1. ¹Ilsong Institute of Life Science, Hallym University, 1605-4 Gwanyang-dong, Dongan-gu, Anyang, Kyounggi-do, South Korea
2. ²New York State Institute for Basic Research in Developmental Disabilities, Staten Island, NY, USA
3. ³Department of Microbiology, College of Medicine, Hallym University, Gwanyang-dong, Dongan-gu, Anyang, Kyounggi-do, South Korea

Correspondence: Professor Y-S Kim, Ilsong Institute of Life Science, Hallym University, Ilsong Building, 1605-4 Gwanyang-dong, Dongan-gu, Anyang, Kyounggi-do 431-060, South Korea. Tel: +82 31 380 1986; Fax: +82 31 388 3427; E-mail: yskim@hallym.ac.kr

Received 5 January 2005; Revised 23 May 2005; Accepted 31 May 2005; Published online 29 June 2005.

Abstract

The downstream prion-like protein (doppel or Dpl) shares significant biochemical and structural homology with the cellular prion protein, PrP^C, which is considered as a responsible protein for the transmissible spongiform encephalopathies (TSEs) or prion diseases.

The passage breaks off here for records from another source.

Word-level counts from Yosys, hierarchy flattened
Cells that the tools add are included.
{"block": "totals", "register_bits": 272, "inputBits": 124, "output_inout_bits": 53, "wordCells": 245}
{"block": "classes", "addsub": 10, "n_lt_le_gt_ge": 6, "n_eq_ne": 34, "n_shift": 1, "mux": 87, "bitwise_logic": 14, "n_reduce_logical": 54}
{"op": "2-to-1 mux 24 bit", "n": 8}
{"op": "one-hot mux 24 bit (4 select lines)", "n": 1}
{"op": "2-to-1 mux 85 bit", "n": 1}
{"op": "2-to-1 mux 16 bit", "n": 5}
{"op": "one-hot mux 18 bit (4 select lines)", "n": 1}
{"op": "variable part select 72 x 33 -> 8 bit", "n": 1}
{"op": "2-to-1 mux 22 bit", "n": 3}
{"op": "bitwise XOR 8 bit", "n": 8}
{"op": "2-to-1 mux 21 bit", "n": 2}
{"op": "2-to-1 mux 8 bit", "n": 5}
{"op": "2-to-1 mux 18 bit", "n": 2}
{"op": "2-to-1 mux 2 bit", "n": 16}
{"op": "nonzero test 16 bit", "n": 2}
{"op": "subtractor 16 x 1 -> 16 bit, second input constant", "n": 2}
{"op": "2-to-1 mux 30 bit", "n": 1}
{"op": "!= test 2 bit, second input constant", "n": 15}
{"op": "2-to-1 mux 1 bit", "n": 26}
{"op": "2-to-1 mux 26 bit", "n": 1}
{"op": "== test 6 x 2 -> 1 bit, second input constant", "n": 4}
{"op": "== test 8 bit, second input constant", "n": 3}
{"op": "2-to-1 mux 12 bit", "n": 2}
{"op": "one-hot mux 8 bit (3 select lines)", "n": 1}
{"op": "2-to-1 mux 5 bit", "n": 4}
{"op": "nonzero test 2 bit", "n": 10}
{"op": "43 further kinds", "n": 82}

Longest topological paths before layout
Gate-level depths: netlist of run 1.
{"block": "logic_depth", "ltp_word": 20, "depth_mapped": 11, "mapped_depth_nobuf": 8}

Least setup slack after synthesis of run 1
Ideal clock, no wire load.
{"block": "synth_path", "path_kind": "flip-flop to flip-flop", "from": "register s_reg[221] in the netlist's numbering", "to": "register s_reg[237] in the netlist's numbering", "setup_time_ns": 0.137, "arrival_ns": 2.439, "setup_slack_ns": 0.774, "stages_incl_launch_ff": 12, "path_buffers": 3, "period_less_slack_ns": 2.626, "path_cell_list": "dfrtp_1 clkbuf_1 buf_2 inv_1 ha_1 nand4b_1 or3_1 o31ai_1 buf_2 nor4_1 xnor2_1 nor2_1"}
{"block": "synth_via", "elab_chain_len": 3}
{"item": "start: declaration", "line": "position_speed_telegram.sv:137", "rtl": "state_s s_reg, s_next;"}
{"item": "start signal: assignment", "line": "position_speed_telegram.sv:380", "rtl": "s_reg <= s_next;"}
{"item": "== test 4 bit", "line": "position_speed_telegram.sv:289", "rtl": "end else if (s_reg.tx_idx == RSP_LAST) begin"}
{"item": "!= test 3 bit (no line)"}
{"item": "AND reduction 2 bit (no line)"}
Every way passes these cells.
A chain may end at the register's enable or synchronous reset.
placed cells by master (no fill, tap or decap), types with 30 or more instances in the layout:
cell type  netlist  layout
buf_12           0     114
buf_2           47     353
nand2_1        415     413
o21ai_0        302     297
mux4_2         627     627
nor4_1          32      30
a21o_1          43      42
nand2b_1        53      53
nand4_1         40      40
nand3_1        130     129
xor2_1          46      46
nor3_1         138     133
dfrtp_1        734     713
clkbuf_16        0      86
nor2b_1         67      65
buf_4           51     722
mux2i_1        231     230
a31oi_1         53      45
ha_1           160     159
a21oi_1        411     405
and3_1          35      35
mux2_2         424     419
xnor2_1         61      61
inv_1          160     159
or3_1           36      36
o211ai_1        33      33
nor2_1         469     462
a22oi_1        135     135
**config.mk**
```make
export PLATFORM = sky130hd
export DESIGN_NAME = i2c_second_addr_flags
export DESIGN_NICKNAME = d
export VERILOG_FILES = /design/src/rtl/i2c_flags_pkg.sv /design/src/rtl/i2c_first_frame.sv /design/src/rtl/i2c_pin_sync.sv /design/src/rtl/i2c_second_addr_flags.sv
export VERILOG_INCLUDE_DIRS = /design/src /design/src/rtl
export SDC_FILE = /design/constraint.sdc
export NUM_CORES = 1
export LEC_CHECK = 0
export BUFFER_PORTS_ARGS = -buffer_cell sky130_fd_sc_hd__buf_2
export CORE_MARGIN = 1
export CORE_UTILIZATION = 30
export DETAILED_ROUTE_END_ITERATION = 10
export PLACE_DENSITY = 0.55
export SYNTH_ARGS = -nofsm -noshare
export SYNTH_HDL_FRONTEND = slang
export SYNTH_HIERARCHICAL = 1
export SYNTH_SLANG_ARGS = --single-unit
```
**constraint.sdc**
```tcl
create_clock -name aclk -period 1.9 [get_ports aclk]
set_clock_uncertainty 0.15 [all_clocks]
set_input_delay 0.19 -clock aclk [delete_from_list [all_inputs] [get_ports aclk]]
set_output_delay 0.19 -clock aclk [all_outputs]
set_load 0.05 [all_outputs]
```
**src/rtl/i2c_flags_defs.svh**
```systemverilog
// Register offsets, field positions and reset values of the transfer flag block
`ifndef I2C_FLAGS_DEFS_SVH
`define I2C_FLAGS_DEFS_SVH

// ==========================================================
// Register byte offsets
`define I2CF_OFS_ADDR 8'h00
`define I2CF_OFS_STAT 8'h04

// ==========================================================
// Second slave address register fields
`define I2CF_ADDR_TOP 7
`define I2CF_ADDR_BOT 1
`define I2CF_FMT_BIT 0
`define I2CF_ADDR_RST 8'h00

// ==========================================================
// Status register fields
`define I2CF_CTR_BIT 5
`define I2CF_AMX_BIT 4
`define I2CF_IRQ_BIT 0
`define I2CF_FLAG_RST 1'b0

// ==========================================================
// Bus answers and synchroniser depth
`define I2CF_RESP_OKAY 2'b00
`define I2CF_RESP_SLVERR 2'b10
`define I2CF_SYNC_STAGES 2

`endif

```
**src/rtl/i2c_flags_pkg.sv**
```systemverilog
// Types shared by the transfer flag block
package i2c_flags_pkg;

  // Operating mode levels from the interface core
  typedef struct packed {
    logic master;
    logic slave;
  } mode_s;

  // First frame after a start condition
  typedef struct packed {
    logic start;
    logic valid;
    logic [7:0] data;
  } frame_s;

  // Frame capture states, Gray coded
  typedef enum logic [1:0] {
    FR_IDLE = 2'b00,
    FR_SHIFT = 2'b01,
    FR_DONE = 2'b11
  } frame_state_e;

endpackage : i2c_flags_pkg

```
**src/rtl/i2c_first_frame.sv**
```systemverilog
// Start detection and capture of the first byte after a start condition
module i2c_first_frame (
  input wire logic aclk,
  input wire logic aresetn,
  input wire logic scl,
  input wire logic sda,
  output i2c_flags_pkg::frame_s frame
);
  import i2c_flags_pkg::*;

  logic scl_q;
  logic sda_q;
  logic start_det;
  logic stop_det;
  logic scl_rise;
  frame_state_e state_q;
  logic [2:0] bit_cnt_q;
  logic [7:0] shift_q;

  // ==========================================================
  // Edge history of the synchronised lines
  always_ff @(posedge aclk) begin
    if (!aresetn) begin
      scl_q <= 1'b1;
      sda_q <= 1'b1;
    end else begin
      scl_q <= scl;
      sda_q <= sda;
    end
  end

  // Start and stop are data edges while the clock line is high
  assign start_det = scl & scl_q & sda_q & !sda;
  assign stop_det = scl & scl_q & !sda_q & sda;
  assign scl_rise = scl & !scl_q;

  // ==========================================================
  // Shift in eight bits, MSB first, then wait for the next start
  always_ff @(posedge aclk) begin
    if (!aresetn) begin
      state_q <= FR_IDLE;
      bit_cnt_q <= 3'h0;
      shift_q <= 8'h00;
    end else if (start_det) begin
      state_q <= FR_SHIFT;
      bit_cnt_q <= 3'h0;
    end else if (stop_det) begin
      state_q <= FR_IDLE;
    end else begin
      case (state_q)
        FR_SHIFT: begin
          if (scl_rise) begin
            shift_q <= {shift_q[6:0], sda};
            bit_cnt_q <= bit_cnt_q + 3'h1;
            if (bit_cnt_q == 3'h7) begin
              state_q <= FR_DONE;
            end
          end
        end
        default: begin
        end
      endcase
    end
  end

  // Pulse in the cycle the eighth bit is taken
  assign frame.start = start_det;
  assign frame.valid = (state_q == FR_SHIFT) && scl_rise && (bit_cnt_q == 3'h7) && !start_det && !stop_det;
  assign frame.data = {shift_q[6:0], sda};

endmodule : i2c_first_frame

```
**src/rtl/i2c_pin_sync.sv**
```systemverilog
// Two-stage synchroniser for asynchronous bus pins
module i2c_pin_sync #(
  parameter int WIDTH = 2
) (
  input wire logic aclk,
  input wire logic aresetn,
  input wire logic [WIDTH-1:0] pin,
  output logic [WIDTH-1:0] pin_sync
);

  // ==========================================================
  // Per-bit flip-flop pair
  genvar i;
  generate
    for (i = 0; i < WIDTH; i++) begin : g_bit
      logic meta_q;
      logic stable_q;
      // First stage feeds only the second
      always_ff @(posedge aclk) begin
        if (!aresetn) begin
          meta_q <= 1'b1;
          stable_q <= 1'b1;
        end else begin
          meta_q <= pin[i];
          stable_q <= meta_q;
        end
      end
      assign pin_sync[i] = stable_q;
    end
  endgenerate

endmodule : i2c_pin_sync

```
**src/rtl/i2c_second_addr_flags.sv**
```systemverilog
// Continuous-transfer and second-address flags with an AXI4-Lite register slave
//
// The AXI4-Lite interface to the registers and the placing of the registers were decided locally.
`include "i2c_flags_defs.svh"

// Operation
// - Slave: empty/full rise with match raises request
// - Not slave: empty/full rise raises request
// - Request 1 means continuous transfer state
// - First frame matching second address sets match
// - Match set only when format select 0
// - Clear by reading 1 then writing 0
// - Start condition clears match flag
// - Entering master mode clears match flag
// - Request raise also raises interface interrupt
// - Request clears by read/write or interrupt clear
module i2c_second_addr_flags (
  input wire logic aclk,
  input wire logic aresetn,
  // AXI4-Lite write address
  input wire logic [7:0] awaddr,
  input wire logic awvalid,
  output logic awready,
  // AXI4-Lite write data
  input wire logic [31:0] wdata,
  input wire logic [3:0] wstrb,
  input wire logic wvalid,
  output logic wready,
  // AXI4-Lite write response
  output logic [1:0] bresp,
  output logic bvalid,
  input wire logic bready,
  // AXI4-Lite read address
  input wire logic [7:0] araddr,
  input wire logic arvalid,
  output logic arready,
  // AXI4-Lite read data
  output logic [31:0] rdata,
  output logic [1:0] rresp,
  output logic rvalid,
  input wire logic rready,
  // Bus pins, sampled levels
  input wire logic scl_in,
  input wire logic sda_in,
  // Interface core status
  input i2c_flags_pkg::mode_s mode,
  input wire logic tx_data_empty_flag,
  input wire logic rx_data_full_flag,
  input wire logic other_irq_event,
  // Flag outputs
  output logic continuous_transfer_req_flag,
  output logic second_addr_match_flag,
  output logic iface_irq_flag
);
  import i2c_flags_pkg::*;

  // ==========================================================
  // Declarations
  logic [1:0] pins_sync;
  frame_s frame;
  logic aw_full_q;
  logic aw_full_d;
  logic [7:0] awaddr_q;
  logic w_full_q;
  logic w_full_d;
  logic [31:0] wdata_q;
  logic [3:0] wstrb_q;
  logic wr_fire;
  logic bvalid_d;
  logic ar_fire;
  logic rvalid_d;
  logic [31:0] rd_word;
  logic rd_hit;
  logic wr_hit;
  logic stat_wr;
  logic stat_rd;
  logic [7:0] second_slave_addr_reg;
  logic ctr_q;
  logic amx_q;
  logic irq_q;
  logic arm_ctr_q;
  logic arm_amx_q;
  logic arm_irq_q;
  logic tde_q;
  logic rdf_q;
  logic master_q;
  logic data_event;
  logic ctr_set;
  logic ctr_clr;
  logic amx_set;
  logic amx_clr;
  logic irq_set;
  logic irq_clr;
  logic addr_match;

  // ==========================================================
  // Pin synchronisation and first-frame capture
  i2c_pin_sync #(
    .WIDTH(2)
  ) u_sync (
    .aclk(aclk),
    .aresetn(aresetn),
    .pin({scl_in, sda_in}),
    .pin_sync(pins_sync)
  );

  i2c_first_frame u_frame (
    .aclk(aclk),
    .aresetn(aresetn),
    .scl(pins_sync[1]),
    .sda(pins_sync[0]),
    .frame(frame)
  );

  // ==========================================================
  // Write channel: address and data held independently
  assign wr_fire = aw_full_q && w_full_q && !bvalid;
  assign aw_full_d = (aw_full_q && !wr_fire) || (awvalid && awready);
  assign w_full_d = (w_full_q && !wr_fire) || (wvalid && wready);
  assign bvalid_d = wr_fire || (bvalid && !bready);

  // Holding registers for address and data
  always_ff @(posedge aclk) begin
    if (!aresetn) begin
      aw_full_q <= 1'b0;
      w_full_q <= 1'b0;
      awready <= 1'b0;
      wready <= 1'b0;
      awaddr_q <= 8'h00;
      wdata_q <= 32'h0000_0000;
      wstrb_q <= 4'h0;
    end else begin
      aw_full_q <= aw_full_d;
      w_full_q <= w_full_d;
      awready <= !aw_full_d;
      wready <= !w_full_d;
      if (awvalid && awready) begin
        awaddr_q <= awaddr;
      end
      if (wvalid && wready) begin
        wdata_q <= wdata;
        wstrb_q <= wstrb;
      end
    end
  end

  // Write decode, word aligned
  always_comb begin
    wr_hit = 1'b0;
    stat_wr = 1'b0;
    if (awaddr_q == `I2CF_OFS_ADDR) begin
      wr_hit = 1'b1;
    end else if (awaddr_q == `I2CF_OFS_STAT) begin
      wr_hit = 1'b1;
      stat_wr = wr_fire && wstrb_q[0];
    end
  end

  // Write response, error for unmapped offsets
  always_ff @(posedge aclk) begin
    if (!aresetn) begin
      bvalid <= 1'b0;
      bresp <= `I2CF_RESP_OKAY;
    end else begin
      bvalid <= bvalid_d;
      if (wr_fire) begin
        bresp <= wr_hit ? `I2CF_RESP_OKAY : `I2CF_RESP_SLVERR;
      end
    end
  end

  // Second slave address and format select
  always_ff @(posedge aclk) begin
    if (!aresetn) begin
      second_slave_addr_reg <= `I2CF_ADDR_RST;
    end else if (wr_fire && wstrb_q[0] && (awaddr_q == `I2CF_OFS_ADDR)) begin
      second_slave_addr_reg <= wdata_q[7:0];
    end
  end

  // ==========================================================
  // Read channel: one read under way at a time
  assign ar_fire = arvalid && arready;
  assign rvalid_d = ar_fire || (rvalid && !rready);

  // Read decode
  always_comb begin
    rd_word = 32'h0000_0000;
    rd_hit = 1'b0;
    stat_rd = 1'b0;
    if (araddr == `I2CF_OFS_ADDR) begin
      rd_hit = 1'b1;
      rd_word[7:0] = second_slave_addr_reg;
    end else if (araddr == `I2CF_OFS_STAT) begin
      rd_hit = 1'b1;
      stat_rd = ar_fire;
      rd_word[`I2CF_CTR_BIT] = ctr_q;
      rd_word[`I2CF_AMX_BIT] = amx_q;
      rd_word[`I2CF_IRQ_BIT] = irq_q;
    end
  end

  // Read data register
  always_ff @(posedge aclk) begin
    if (!aresetn) begin
      arready <= 1'b0;
      rvalid <= 1'b0;
      rdata <= 32'h0000_0000;
      rresp <= `I2CF_RESP_OKAY;
    end else begin
      arready <= !rvalid_d;
      rvalid <= rvalid_d;
      if (ar_fire) begin
        rdata <= rd_word;
        rresp <= rd_hit ? `I2CF_RESP_OKAY : `I2CF_RESP_SLVERR;
      end
    end
  end

  // ==========================================================
  // Read-then-write clear arming: a read that returns 1 arms the bit
  always_ff @(posedge aclk) begin
    if (!aresetn) begin
      arm_ctr_q <= 1'b0;
      arm_amx_q <= 1'b0;
      arm_irq_q <= 1'b0;
    end else if (stat_rd) begin
      arm_ctr_q <= ctr_q;
      arm_amx_q <= amx_q;
      arm_irq_q <= irq_q;
    end else if (stat_wr) begin
      arm_ctr_q <= 1'b0;
      arm_amx_q <= 1'b0;
      arm_irq_q <= 1'b0;
    end
  end

  // ==========================================================
  // Event sources from the interface core
  always_ff @(posedge aclk) begin
    if (!aresetn) begin
      tde_q <= 1'b0;
      rdf_q <= 1'b0;
      master_q <= 1'b0;
    end else begin
      tde_q <= tx_data_empty_flag;
      rdf_q <= rx_data_full_flag;
      master_q <= mode.master;
    end
  end

  // Empty or full flag becoming 1
  assign data_event = (tx_data_empty_flag && !tde_q) || (rx_data_full_flag && !rdf_q);

  // ==========================================================
  // Continuous-transfer request flag
  assign ctr_set = data_event && (mode.slave ? amx_q : 1'b1);
  assign ctr_clr = (stat_wr && !wdata_q[`I2CF_CTR_BIT] && arm_ctr_q) || irq_clr;

  // Set wins over a clear in the same cycle
  always_ff @(posedge aclk) begin
    if (!aresetn) begin
      ctr_q <= `I2CF_FLAG_RST;
    end else if (ctr_set) begin
      ctr_q <= 1'b1;
    end else if (ctr_clr) begin
      ctr_q <= 1'b0;
    end
  end

  // ==========================================================
  // Interface interrupt flag
  assign irq_set = ctr_set || other_irq_event;
  assign irq_clr = stat_wr && !wdata_q[`I2CF_IRQ_BIT] && arm_irq_q;

  // Raised in the same cycle as the request flag
  always_ff @(posedge aclk) begin
    if (!aresetn) begin
      irq_q <= `I2CF_FLAG_RST;
    end else if (irq_set) begin
      irq_q <= 1'b1;
    end else if (irq_clr) begin
      irq_q <= 1'b0;
    end
  end

  // ==========================================================
  // Second-address match flag
  assign addr_match = frame.data[7:1] == second_slave_addr_reg[`I2CF_ADDR_TOP:`I2CF_ADDR_BOT];
  assign amx_set = frame.valid && mode.slave && !mode.master && addr_match
    && !second_slave_addr_reg[`I2CF_FMT_BIT];
  assign amx_clr = frame.start
    || (mode.master && !master_q)
    || (stat_wr && !wdata_q[`I2CF_AMX_BIT] && arm_amx_q);

  // Set wins over a clear in the same cycle
  always_ff @(posedge aclk) begin
    if (!aresetn) begin
      amx_q <= `I2CF_FLAG_RST;
    end else if (amx_set) begin
      amx_q <= 1'b1;
    end else if (amx_clr) begin
      amx_q <= 1'b0;
    end
  end

  // ==========================================================
  // Flag outputs straight from flops
  assign continuous_transfer_req_flag = ctr_q;
  assign second_addr_match_flag = amx_q;
  assign iface_irq_flag = irq_q;

endmodule : i2c_second_addr_flags
```
==> flow_metrics.tcl, run 1 <==
set metrics [dict create \
    wl_per_cell_um 11.1 \
    min_from "awvalid" \
    rows 35 \
    cts_root_buf "clkbuf_8" \
    end_kind "flop" \
    num_vias 2371 \
    ff2ff_setup_slack_ns 0.24 \
    firstDrtPassIters 4 \
    hpwl_mm 4.34 \
    grt_usage_pct 13.1 \
    avgSynthCellArea_um2 8.82 \
    netlist_instances 331 \
    cts_sinks 69 \
    report.final.slew_viol_count 0 \
    worstPathRequired_ns 1.97 \
    finalCriticalPeriod_ns 1.66 \
    power_mw 3.34 \
    grt_pass1_vias 2226 \
    post_cts_resized 0 \
    rsz0062_at_grt "false" \
    setup_ws_ns 0.238 \
    place_ws_ns 0.229 \
    drive_above_1_share_pct 19.6 \
    n_antenna_cell 0 \
    reg2regPathDepth 5 \
    wl_mm 6.10 \
    io_buffers 56 \
    hold_path_class "in -> reg" \
    via_per_inst 4.33 \
    final_hold_viol_count 0 \
    maxCapViolations 0 \
    syn_area_um2 2920 \
    cts_buffer_depth 2 \
    dpl_cell_area_um2 3220 \
    core_um2 9330 \
    clk_pin_slew_ns 0.08 \
    die_h_um 101 \
    multi_input_area_um2 1320 \
    grt_max_degree 42 \
    numCtsBuffers 9 \
    drtIter0Drc 56 \
    htree_levels 3 \
    status "finished, final reports clean" \
    final_core_util_pct 39.9 \
    arrival_ns 1.73 \
    p_per_area_nw_per_um2 896 \
    ys_warn_count 6 \
    hold_depth 3 \
    hold_ws_ns 0.0211 \
    fin_area_um2 3720 \
    crit_fanout 8 \
    fin_crit_sh_pct 87.5 \
    drc 0 \
    dieArea_um2 10100 \
    cts_setup_buffers 0 \
    min_to "awaddr_q[4]" \
    final-seq-area_um2 1380 \
    drtAntennaViolNets 0 \
    worstSetupStartpointType "flop" \
    fin_cells 547 \
    overflow 0 \
    p_leak_nw 1.58 \
    fmax_mhz 602 \
    clkLatencyLatePin_ns 0.35 \
    die_w_um 101 \
    r2r_start "awaddr_q[4]" \
    grt_pass1_wl_mm 10.2 \
    start_util_pct 31.3 \
    ios 110 \
    cts_tree "built" \
    fillCellCount 945 \
    cts_hold_buf 26 \
    gp_congestion 0.736 \
    numPlacedInstances 505 \
    ir_worst_vdd_mv 0.440 \
    crit_type "reg -> reg" \
    fin_tns_setup_ns 0 \
    nets 481 \
    antenna_found_initial 0 \
    r2r_end "second_slave_addr_reg[6]" \
    area_delta_synth_final_pct 27.5 \
    setup_viol 0 \
]
==> layout by cell type, fill, tap and decap left out, types with 3 or more instances in the layout <==
| master | instances |
|---|---|
| xnor2_1 | 4 |
| a22oi_1 | 5 |
| a21oi_1 | 27 |
| nand3_1 | 10 |
| nand2b_1 | 10 |
| nand4_1 | 3 |
| nand2_1 | 62 |
| buf_4 | 7 |
| dlygate4sd3_1 | 26 |
| conb_1 | 26 |
| a21boi_0 | 3 |
| and2_1 | 7 |
| a21boi_1 | 7 |
| o21ai_0 | 6 |
| buf_2 | 56 |
| o22ai_1 | 4 |
| nor4_1 | 3 |
| xor2_1 | 5 |
| mux2i_1 | 11 |
| nor2_1 | 20 |
| inv_1 | 8 |
| dfxtp_1 | 69 |
| clkbuf_8 | 9 |
| bufinv_16 | 3 |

Recently, polymorphisms in open reading frame (ORF) of the prion-like protein gene (PRND) have been analysed in relation to the occurrence of prion diseases and other neurodegenerative disorders. We examined the role of a single-nucleotide polymorphism (SNP) at 3' untranslated region (UTR) +28 of PRND. We analysed this polymorphism in 110 Korean patients with sporadic Creutzfeldt–Jakob disease (CJD) and 102 healthy control subjects. Significant differences in genotype (P=0.005) and allele (P=0.032) frequencies at 3' UTR +28 were observed between sporadic CJD and normal controls. This result suggests that the PRND polymorphism at 3' UTR +28 might be associated with the occurrence of sporadic CJD.